Activity —
Lines with the word "without": copy all of them from the entries below.

=== Source material ===

$ cat config.mk
export PLATFORM = sky130hd
export DESIGN_NAME = rsc_ctrl
export DESIGN_NICKNAME = d
export VERILOG_FILES = /design/src/verilog/rsc_pkg.sv /design/src/verilog/rsc_pins_if.sv /design/src/verilog/rsc_ctrl.sv /design/src/verilog/rsc_sync.sv
export SDC_FILE = /design/constraint.sdc
export NUM_CORES = 1
export LEC_CHECK = 0
export BUFFER_PORTS_ARGS = -buffer_cell sky130_fd_sc_hd__buf_2
export CORE_ASPECT_RATIO = 0.8
export CORE_MARGIN = 2
export CORE_UTILIZATION = 56
export DETAILED_ROUTE_END_ITERATION = 10
export PLACE_DENSITY_LB_ADDON = 0.08
export SETUP_SLACK_MARGIN = 0.4
export SYNTH_ARGS = -nofsm -noshare
export SYNTH_HDL_FRONTEND = slang
export SYNTH_SLANG_ARGS = --single-unit
$ cat constraint.sdc
create_clock -name mclk -period 2.4 [get_ports mclk]
set_input_delay 0.48 -clock mclk [delete_from_list [all_inputs] [get_ports mclk]]
set_output_delay 0.48 -clock mclk [all_outputs]
set_load 0.1 [all_outputs]
$ cat src/verilog/rsc_pkg.sv
// reset source controller: shared constants, source bit map, states
// assumes mclk is the reference clock, so reference cycles equal mclk cycles
package rsc_pkg;
  // hard hold after a request or power-on release, soft-only flow length
  localparam logic [5:0]  HARD_HOLD_CYC = 6'h20;
  localparam logic [5:0]  SOFT_HOLD_CYC = 6'h10;
  // soft release trails hard release, in reference clock cycles
  localparam int          SOFT_TAIL_REF = 16;
  localparam int          REF_PER_MCLK  = 1;
  localparam logic [5:0]  SOFT_TAIL_CYC = 6'(SOFT_TAIL_REF * REF_PER_MCLK);
  // pins are ignored while our own release ripples through the syncs
  localparam logic [2:0]  PIN_BLANK_CYC = 3'h4;
  // status bit positions, one per reset source
  localparam int          SRC_POR       = 0;
  localparam int          SRC_HARD_PIN  = 1;
  localparam int          SRC_SOFT_PIN  = 2;
  localparam int          SRC_JTAG      = 3;
  localparam int          SRC_WDOG      = 4;
  localparam int          SRC_SLINK     = 5;
  localparam int          SRC_SW_HARD   = 6;
  localparam int          SRC_SW_SOFT   = 7;
  // values after reset
  localparam logic [7:0]  STATUS_RST    = 8'h00;
  localparam logic [2:0]  CFG_SRC_RST   = 3'h0;
  localparam logic [16:0] CFG_WORD_RST  = 17'h00000;
  // sync chain {cfg bus, cfg source, soft, hard, por}: por low, pins high
  localparam logic [22:0] SYNC_RST      = 23'h000006;

  typedef enum logic [2:0] {
    ST_IDLE, ST_POR, ST_HARD, ST_TAIL, ST_SOFT
  } rsc_state_t;
endpackage

$ cat src/verilog/rsc_pins_if.sv
// synchronised pin levels passed from the input syncs to the sequencer
// assumes both ends run on mclk
`timescale 1ns/100ps
interface rsc_pins_if;
  logic        por_n;
  logic        hard_n;
  logic        soft_n;
  logic [2:0]  cfg_src;
  logic [16:0] cfg_bus;
  modport sync (output por_n, hard_n, soft_n, cfg_src, cfg_bus);
  modport core (input por_n, hard_n, soft_n, cfg_src, cfg_bus);
endinterface

$ cat src/verilog/rsc_ctrl.sv
// reset source controller: arbitrates reset requests, runs por/hard/soft
// assumes the board pulls both reset pins up and resolves the enables;
// software and internal requests arrive as mclk-synchronous levels
`timescale 1ns/100ps
module rsc_ctrl
  import rsc_pkg::*;
(
  // clock and control
  input  wire logic        mclk,
  input  wire logic        reset,
  input  wire logic        clk_en,
  // power-on reset pin
  input  wire logic        power_on_reset_n,
  // open-drain hard reset pin
  input  wire logic        hard_reset_n_i,
  output logic             hard_reset_n_o,
  output logic             hard_reset_n_oe_n,
  // open-drain soft reset pin
  input  wire logic        soft_reset_n_i,
  output logic             soft_reset_n_o,
  output logic             soft_reset_n_oe_n,
  // configuration pins
  input  wire logic [2:0]  config_source_select,
  input  wire logic [16:0] reset_config_bus,
  // internal requests
  input  wire logic        jtag_host_reset,
  input  wire logic        wdog_enable,
  input  wire logic        wdog_zero,
  input  wire logic        slink_hard_req,
  input  wire logic        sw_hard_req,
  input  wire logic        sw_soft_req,
  // reset outputs and captured state
  output logic             core_reset,
  output logic             pll_reset,
  output logic             wdog_reset_event,
  output logic [7:0]       reset_status,
  output logic [2:0]       config_source,
  output logic [16:0]      reset_config_word,
  output logic             config_valid
);
  typedef struct packed {
    rsc_state_t  st;
    logic [5:0]  cnt;
    logic [2:0]  blank;
    logic        hard_oe_n;
    logic        soft_oe_n;
    logic        pin_lvl;
    logic        core_rst;
    logic        pll_rst;
    logic        wdog_evt;
    logic [7:0]  status;
    logic [2:0]  cfg_src;
    logic [16:0] cfg_word;
    logic        cfg_valid;
  } rsc_ctrl_t;

  rsc_ctrl_t  q, d;
  rsc_pins_if pins ();
  logic [7:0] hard_v;
  logic [7:0] soft_v;
  logic       hard_ok;
  logic       drive_none;

  rsc_sync u_sync (
    .mclk        (mclk),
    .reset       (reset),
    .clk_en      (clk_en),
    .por_n_pin   (power_on_reset_n),
    .hard_n_pin  (hard_reset_n_i),
    .soft_n_pin  (soft_reset_n_i),
    .cfg_src_pin (config_source_select),
    .cfg_bus_pin (reset_config_bus),
    .pins        (pins)
  );

  // our own drive reads back low, so pins count only outside that window
  always_comb begin
    drive_none = q.hard_oe_n && q.soft_oe_n && (q.blank == 3'h0);
    hard_ok    = ((q.st == ST_IDLE) && (q.blank == 3'h0)) ||
                 (q.st == ST_SOFT) ||
                 ((q.st == ST_TAIL) &&
                  (q.cnt < 6'(SOFT_TAIL_CYC - 6'(PIN_BLANK_CYC))));
    hard_v               = 8'h00;
    hard_v[SRC_HARD_PIN] = hard_ok && !pins.hard_n;
    hard_v[SRC_WDOG]     = wdog_enable && wdog_zero;
    hard_v[SRC_SLINK]    = slink_hard_req;
    hard_v[SRC_SW_HARD]  = sw_hard_req;
    soft_v               = 8'h00;
    soft_v[SRC_SOFT_PIN] = (q.st == ST_IDLE) && drive_none &&
                           !pins.soft_n;
    soft_v[SRC_JTAG]     = jtag_host_reset;
    soft_v[SRC_SW_SOFT]  = sw_soft_req;
  end

  // sequencer; por overrides everything, hard beats soft
  always_comb begin
    d          = q;
    d.wdog_evt = 1'b0;
    case (q.st)
      ST_POR: begin
        if (pins.por_n) begin
          d.st        = ST_HARD;
          d.cnt       = HARD_HOLD_CYC - 6'h01;
          d.cfg_valid = 1'b1;
        end
      end
      ST_IDLE: begin
        if (q.blank != 3'h0) begin
          d.blank = q.blank - 3'h1;
        end
        if (|hard_v) begin
          d.st       = ST_HARD;
          d.cnt      = HARD_HOLD_CYC - 6'h01;
          d.status   = hard_v;
          d.wdog_evt = hard_v[SRC_WDOG];
        end else if (|soft_v) begin
          d.st     = ST_SOFT;
          d.cnt    = SOFT_HOLD_CYC - 6'h01;
          d.status = soft_v;
        end
      end
      ST_HARD: begin
        if (q.cnt == 6'h00) begin
          d.st  = ST_TAIL;
          d.cnt = SOFT_TAIL_CYC - 6'h01;
        end else begin
          d.cnt = q.cnt - 6'h01;
        end
      end
      ST_TAIL, ST_SOFT: begin
        if (|hard_v) begin
          d.st       = ST_HARD;
          d.cnt      = HARD_HOLD_CYC - 6'h01;
          d.status   = hard_v;
          d.wdog_evt = hard_v[SRC_WDOG];
        end else if (q.cnt == 6'h00) begin
          d.st    = ST_IDLE;
          d.blank = PIN_BLANK_CYC;
        end else begin
          d.cnt = q.cnt - 6'h01;
        end
      end
      default: begin
        d.st = ST_IDLE;
      end
    endcase
    // config is sampled only while por is held, never by hard flows
    if (!pins.por_n) begin
      d.st       = ST_POR;
      d.wdog_evt = 1'b0;
      d.cfg_src  = pins.cfg_src;
      d.cfg_word = pins.cfg_bus;
      // status names por while held, also right after a bench reset
      d.status          = STATUS_RST;
      d.status[SRC_POR] = 1'b1;
    end
    // outputs follow the next state so they leave flip-flops
    d.hard_oe_n = !((d.st == ST_POR) || (d.st == ST_HARD));
    d.soft_oe_n = (d.st == ST_IDLE);
    d.core_rst  = (d.st != ST_IDLE);
    d.pll_rst   = (d.st == ST_POR);
    d.pin_lvl   = 1'b0;
  end

  // reset lands in the por flow so a full sequence always follows
  always_ff @(posedge mclk) begin
    if (reset) begin
      q <= '{st: ST_POR, cnt: 6'h00, blank: 3'h0, hard_oe_n: 1'b0,
             soft_oe_n: 1'b0, pin_lvl: 1'b0, core_rst: 1'b1,
             pll_rst: 1'b1, wdog_evt: 1'b0, status: STATUS_RST,
             cfg_src: CFG_SRC_RST, cfg_word: CFG_WORD_RST,
             cfg_valid: 1'b0};
    end else if (clk_en) begin
      q <= d;
    end
  end

  assign hard_reset_n_o    = q.pin_lvl;
  assign hard_reset_n_oe_n = q.hard_oe_n;
  assign soft_reset_n_o    = q.pin_lvl;
  assign soft_reset_n_oe_n = q.soft_oe_n;
  assign core_reset        = q.core_rst;
  assign pll_reset         = q.pll_rst;
  assign wdog_reset_event  = q.wdog_evt;
  assign reset_status      = q.status;
  assign config_source     = q.cfg_src;
  assign reset_config_word = q.cfg_word;
  assign config_valid      = q.cfg_valid;
endmodule // rsc_ctrl

$ cat src/verilog/rsc_sync.sv
// two-flop synchronisers for every pin that reaches the sequencer
// assumes pins are asynchronous to mclk; config pins are static during por
`timescale 1ns/100ps
module rsc_sync
  import rsc_pkg::*;
(
  // clock and control
  input  wire logic        mclk,
  input  wire logic        reset,
  input  wire logic        clk_en,
  // raw pin levels
  input  wire logic        por_n_pin,
  input  wire logic        hard_n_pin,
  input  wire logic        soft_n_pin,
  input  wire logic [2:0]  cfg_src_pin,
  input  wire logic [16:0] cfg_bus_pin,
  // synchronised levels
  rsc_pins_if.sync         pins
);
  typedef struct packed {
    logic [22:0] s1;
    logic [22:0] s2;
  } rsc_sync_t;

  rsc_sync_t q, d;

  // stage one feeds stage two only
  always_comb begin
    d    = q;
    d.s1 = {cfg_bus_pin, cfg_src_pin, soft_n_pin, hard_n_pin, por_n_pin};
    d.s2 = q.s1;
  end

  always_ff @(posedge mclk) begin
    if (reset) begin
      q <= '{s1: SYNC_RST, s2: SYNC_RST};
    end else if (clk_en) begin
      q <= d;
    end
  end

  assign pins.por_n   = q.s2[0];
  assign pins.hard_n  = q.s2[1];
  assign pins.soft_n  = q.s2[2];
  assign pins.cfg_src = q.s2[5:3];
  assign pins.cfg_bus = q.s2[22:6];
endmodule // rsc_sync
[Word-level counts from Yosys, hierarchy flattened]
Index checks and enable logic that the tools add are counted.
Storage, ports and cells
  word-level logic and storage cells: 84
  bits in registers: 92
Operators by class
  reduce and logical (&&, ||, !) cells: 30
  order comparisons: 1
  muxes and demuxes: 21
  bitwise operators: 1
  equal/unequal tests: 15
  add/subtract/negate cells: 2
Operators with widths (number)
  9-bit 2-to-1 mux: 5
  29-bit 2-to-1 mux: 1
  6-bit one-hot mux with 4 select lines: 1
  3-bit 2-to-1 mux: 6
  9-bit one-hot mux with 2 select lines: 1
  8-bit 2-to-1 mux: 2
  6-bit 2-to-1 mux: 2
  3-bit one-hot mux with 4 select lines: 1
  5-bit AND reduction: 2
  3-bit by 2-bit == test with 1-bit output (second input constant): 3
  3-bit zero test: 3
  3-bit != test (second input constant): 3
  1-bit logical AND: 8
  3-bit by 1-bit == test with 1-bit output (second input constant): 2
  6-bit zero test: 1
  6-bit by 4-bit < comparator with 1-bit output (second input constant): 1
  3-bit one-hot mux with 2 select lines: 1
  3-bit nonzero test: 2
  6-bit by 1-bit subtractor with 6-bit output (second input constant): 1
  2-bit by 1-bit != test with 1-bit output (second input constant): 2
  2-bit != test (second input constant): 2
  4-bit != test (second input constant): 1
  4-bit AND reduction: 1
  4-bit nonzero test: 1
  13 further kinds: 17

[Longest topological paths before layout]
  depth after elaboration: 12
  mapped depth: 8

[Hierarchy]
From an unflattened synthesis, not the netlist that was laid out.
Unflattened totals
  cells, all modules: 480
  area, all modules: 4335.4 um^2
Modules (own cells, without submodules)
  rsc_ctrl: cells an instance 332, times used 1, area an instance 2652.5 um^2
  rsc_sync: cells an instance 148, times used 1, area an instance 1682.9 um^2

[Worst setup path after synthesis]
OpenSTA, ideal clock, no wires.
  path kind: reg-to-reg
  from: reg q (netlist bit soft_reset_n_oe_n)
  to: reg q[43] (netlist bit)
  data arrival time: 2.093 ns
  cell stages (with the launch flop): 7
  data required time: 2.267 ns
  library setup time: 0.133 ns
  setup slack: 0.174 ns
  path buffers: 0
  period minus slack after synthesis: 2.226 ns
  cells stage by stage: dfxtp_1 -> nand4b_1 -> or2_2 -> a21oi_1 -> o221a_2 -> nand2b_4 -> a31oi_1
Between the ends
  longest elaborated chain between the ends: 7
RTL lines
  start, declared: RTL line rsc_ctrl.sv:57  | rsc_ctrl_t q, d;
  start signal, assigned: RTL line rsc_ctrl.sv:168  | q <= '{st: ST_POR, cnt: 6'h00, blank: 3'h0, hard_oe_n: 1'b0,
  1-bit logical AND (2 in a row): RTL line rsc_ctrl.sv:78  | drive_none = q.hard_oe_n && q.soft_oe_n && (q.blank == 3'h0);
  1-bit logical AND (2 in a row): RTL line rsc_ctrl.sv:89  | soft_v[SRC_SOFT_PIN] = (q.st == ST_IDLE) && drive_none &&
  3-bit OR reduction: RTL line rsc_ctrl.sv:116  | end else if (|soft_v) begin
  3-bit by 1-bit != test with 1-bit output (no source line)
  5-bit AND reduction (no source line)
No other way between the ends.
A chain may end at the register's enable or synchronous reset.

[Final worst setup path]
  from: reg q[39] (netlist bit)
  to: reg q (netlist bit core_reset)
Between the ends
  longest elaborated chain between the ends: 9
RTL lines
  6-bit by 4-bit < comparator with 1-bit output: RTL line rsc_ctrl.sv:82  | (q.cnt < 6'(SOFT_TAIL_CYC - 6'(PIN_BLANK_CYC))));
  1-bit logical AND: RTL line rsc_ctrl.sv:81  | ((q.st == ST_TAIL) &&
  1-bit logical OR: RTL line rsc_ctrl.sv:80  | (q.st == ST_SOFT) ||
  1-bit logical AND: RTL line rsc_ctrl.sv:84  | hard_v[SRC_HARD_PIN] = hard_ok && !pins.hard_n;
  4-bit OR reduction: RTL line rsc_ctrl.sv:111, rsc_ctrl.sv:131
  9-bit 2-to-1 mux, on equally long branches: RTL line rsc_ctrl.sv:131, rsc_ctrl.sv:111
  3-bit one-hot mux with 4 select lines (*): RTL line rsc_ctrl.sv:99  | case (q.st)
  3-bit 2-to-1 mux (*): RTL line rsc_ctrl.sv:148  | if (!pins.por_n) begin
  3-bit nonzero test (*): RTL line rsc_ctrl.sv:160  | d.core_rst = (d.st != ST_IDLE);
Mark *: on every way between the ends. The rest lies on a longest branch, timed or not.

==> out/results.ini <==
[timing]
rsz0062_at_grt=yes
worst_pin_slew_ns=0.714
drv_slew=0
whs_ns=0.313
clock-skew-final_ns=0.0139
period_minus_slack_ns=2.08
setup_viol_count_final=0
timing.final.crit_share_pct=86.7
relSlewSlack_pct=52.4
finalHoldViolations=0
fin_tns_setup_ns=0
fmax_ghz=0.481

[routing]
viasPerCell=5.62
drt_iter0_drc=244
drtAntennaViolNets=0
drcViolationCount=0
vias=3371
wl_per_cell_um=15.6
routed_wl_um=9350
drt_pass1_iterations=4

[layout]
layout-drive-gt1-share_pct=31.0
fin_area_sq_mm=0.00487
layout_common_cells=dfxtp_1, buf_2, nor2_1, nand2_1, mux2i_1
area_growth_pct=18.9
final_common_cell=dfxtp_1
nets=544
antenna_cells=0

[power]
power_frac_comb_pct=13.7
p_clk_share_pct=38.7
swShare_pct=26.7
seqPwrFrac_pct=47.6
power_density_mw_per_mm2=696
irDropWorstVdd_uv=416
switchingPower_mw=0.904
p_int_mw=2.48
p_leak_nw=2.10

[place]
gp_congestion=0.916
place_hpwl_um=6210
io_buffers=65
placed_cell_area_sq_mm=0.00435

[die]
die_area_sq_mm=0.00801
initial_core_util_pct=58.5
die_h_um=80.5
num_rows=27
core-area_sq_mm=0.00699
die_width_um=99.6
io_pins=68

[yosys]
synthFlopType=dfxtp_1
syn_avg_cell_area_sq_um=8.90
netlist_instances=460
ys_async_sr_fraction_pct=0
synth_edf_count=0
mappedNetlistArea_sq_mm=0.00409
ys_warn_count=0
synth-seq-area-share_pct=45.0
synth_cell_type_count=62
ys_ff_latch=92

[clock_tree]
cts-buffers-inserted=9
clk-insertion-delay-late_ns=0.38
cts_tree=done
clock_path_buffers=2
cts.clk_slew.worst_paths_ns=0.10
htreeDepth=3
cts.sinks=92
cts_root_buf=clkbuf_8

[worst_setup_path]
crit_type=reg2reg
required_ns=2.67
end_kind=flip-flop
cp_data_arrival_time_ns=2.35
startpoint_type=flip-flop
cp_max_fo=3
reg2reg_depth=9

[grt]
overflow=0
grt_pass1_wl_um=15100
antenna_found_initial=0
grt_pass1_vias=3055
grt_max_degree=73
grtUsageTotal_pct=24.1

[min_path]
hp-class=in2reg
hold_depth=3

[status]
outcome=finished clean

[job]
max_cap_violations=0

-- area by class of cell --
class                      count  area (sq um)
fill                         581          2130
inverter                       9          33.8
tap                           87           109
sequential                    92          1850
clock inverter                 6           116
multi-input combinational    302          2070
timing repair buffer          94           547
clock buffer                  10           138
-- worst paths after layout --
path                                                        start                           endpoint  slack [ns]
worst max register to register                 q[39]$_SDFFE_PP0P_            core_reset$_SDFFE_PP1P_        0.32
worst max-delay path                           q[39]$_SDFFE_PP0P_            core_reset$_SDFFE_PP1P_        0.32
worst min-delay path                               hard_reset_n_i           u_sync.d[1]$_SDFFE_PP1P_        0.31
worst min register to register  reset_config_word[8]$_SDFFE_PP0P_  reset_config_word[8]$_SDFFE_PP0P_        0.45
-- metal layers --
metal / GRT usage (%) / wire (um) / vias to the layer above
met5: 0 / 0 / -
met4: 7.40 / 117 / 0
met3: 5.83 / 678 / 14
met2: 38.1 / 4270 / 127
met1: 32.7 / 4280 / 1583
li1: - / - / 1647
-- sequential cells by signal, indices dropped and copies added, names as in the netlist, 3 cells and up --
signal and count:
config_source 3, q 12, reset_config_word 17, reset_status 8
u_sync.d 23, u_sync.pins.cfg_bus 17, u_sync.pins.cfg_src 3
-- Yosys cell counts (4+ instances only) --
cell / instances / area (sq um)
mux2i_1: 47 / 470
o21ai_0: 8 / 40.0
nand2_1: 57 / 214
a21oi_1: 35 / 175
inv_1: 9 / 33.8
buf_4: 31 / 233
o21ai_1: 5 / 25.0
a22o_1: 6 / 52.6
clkbuf_1: 18 / 67.6
nand3_1: 5 / 25.0
nor2_1: 62 / 233
ha_1: 4 / 50.1
dfxtp_1: 92 / 1840
buf_1: 7 / 26.3
nor3_1: 8 / 40.0
-- cell families (layout without fill, tap and decap cells) --
| group | count (synthesis) | in the layout | synth area share, % |
|---|---|---|---|
| AO/OA/AOI/OAI | 87 | 87 | 14.4 |
| multiplexers | 48 | 48 | 11.8 |
| AND/OR/NAND/NOR | 158 | 158 | 17.7 |
| other | 1 | 2 | 0.0916 |
| adder cells (fa/ha/maj) | 4 | 4 | 1.22 |
| XOR/XNOR | 3 | 3 | 0.642 |
| flip-flops | 92 | 92 | 45.0 |
| buffers and inverters | 67 | 119 | 9.20 |
-- repair_timing --
item	in CTS	in global routing
buffers inserted	7	5
pin swaps	1	12
hold buffers	0	0
setup endpoints to repair	18	21
resized for setup	15	26
-- power groups by stage --
stage	clock [mW]	combinational [mW]	sequential (mW)
2_1_floorplan	0	0.300	1.65
3_3_place_gp	0	0.397	1.64
3_5_place_dp	0	0.404	1.65
4_1_cts	1.32	0.422	1.61
5_1_grt	1.39	0.499	1.62
6_report	1.31	0.464	1.61
-- metrics by stage --
step,setup slack [ns],power [mW],instances,utilization (%)
floorplan,0.406,1.95,461,-
global placement,0.268,2.04,572,62.2
detailed placement,0.191,2.05,572,62.2
CTS,0.343,3.36,595,67.5
global route,0.258,3.51,600,69.6
finish,0.320,3.39,600,69.6
-- worst max-delay path: stages, from the launching register on --
cell and delay (ns):
dfxtp_2 0.34, inv_2 0.08, ha_4 0.11, or3b_4 0.41, nor3_4 0.22, buf_6 0.14, a22oi_2 0.07, and3_4 0.19
a2111oi_4 0.34, nor2_1 0.06
Power figures use the tool's default switching activity.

===

Output of the exercise —
Modules (own cells, without submodules)
-- cell families (layout without fill, tap and decap cells) --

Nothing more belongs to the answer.